* About this task
From the entries below, copy every line holding the word "cell".

* Records for processing
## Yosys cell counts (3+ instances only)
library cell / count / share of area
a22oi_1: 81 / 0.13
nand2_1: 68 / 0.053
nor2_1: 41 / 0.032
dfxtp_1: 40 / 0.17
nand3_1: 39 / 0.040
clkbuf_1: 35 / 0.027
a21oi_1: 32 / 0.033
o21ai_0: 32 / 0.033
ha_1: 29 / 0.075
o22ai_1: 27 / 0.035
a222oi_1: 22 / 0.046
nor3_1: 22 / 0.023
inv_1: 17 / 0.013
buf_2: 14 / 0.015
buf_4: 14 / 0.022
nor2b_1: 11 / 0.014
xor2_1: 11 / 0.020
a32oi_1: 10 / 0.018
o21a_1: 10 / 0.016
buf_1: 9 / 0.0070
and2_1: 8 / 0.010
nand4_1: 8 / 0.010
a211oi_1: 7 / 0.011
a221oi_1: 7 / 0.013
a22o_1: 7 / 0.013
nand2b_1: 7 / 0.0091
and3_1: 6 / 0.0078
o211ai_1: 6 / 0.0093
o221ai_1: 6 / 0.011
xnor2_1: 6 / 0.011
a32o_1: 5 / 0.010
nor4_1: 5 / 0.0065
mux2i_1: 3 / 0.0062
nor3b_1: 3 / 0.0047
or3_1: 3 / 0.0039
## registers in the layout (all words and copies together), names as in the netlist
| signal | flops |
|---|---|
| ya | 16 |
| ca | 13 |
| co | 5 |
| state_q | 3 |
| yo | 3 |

* Exercise answer
## Yosys cell counts (3+ instances only)
library cell / count / share of area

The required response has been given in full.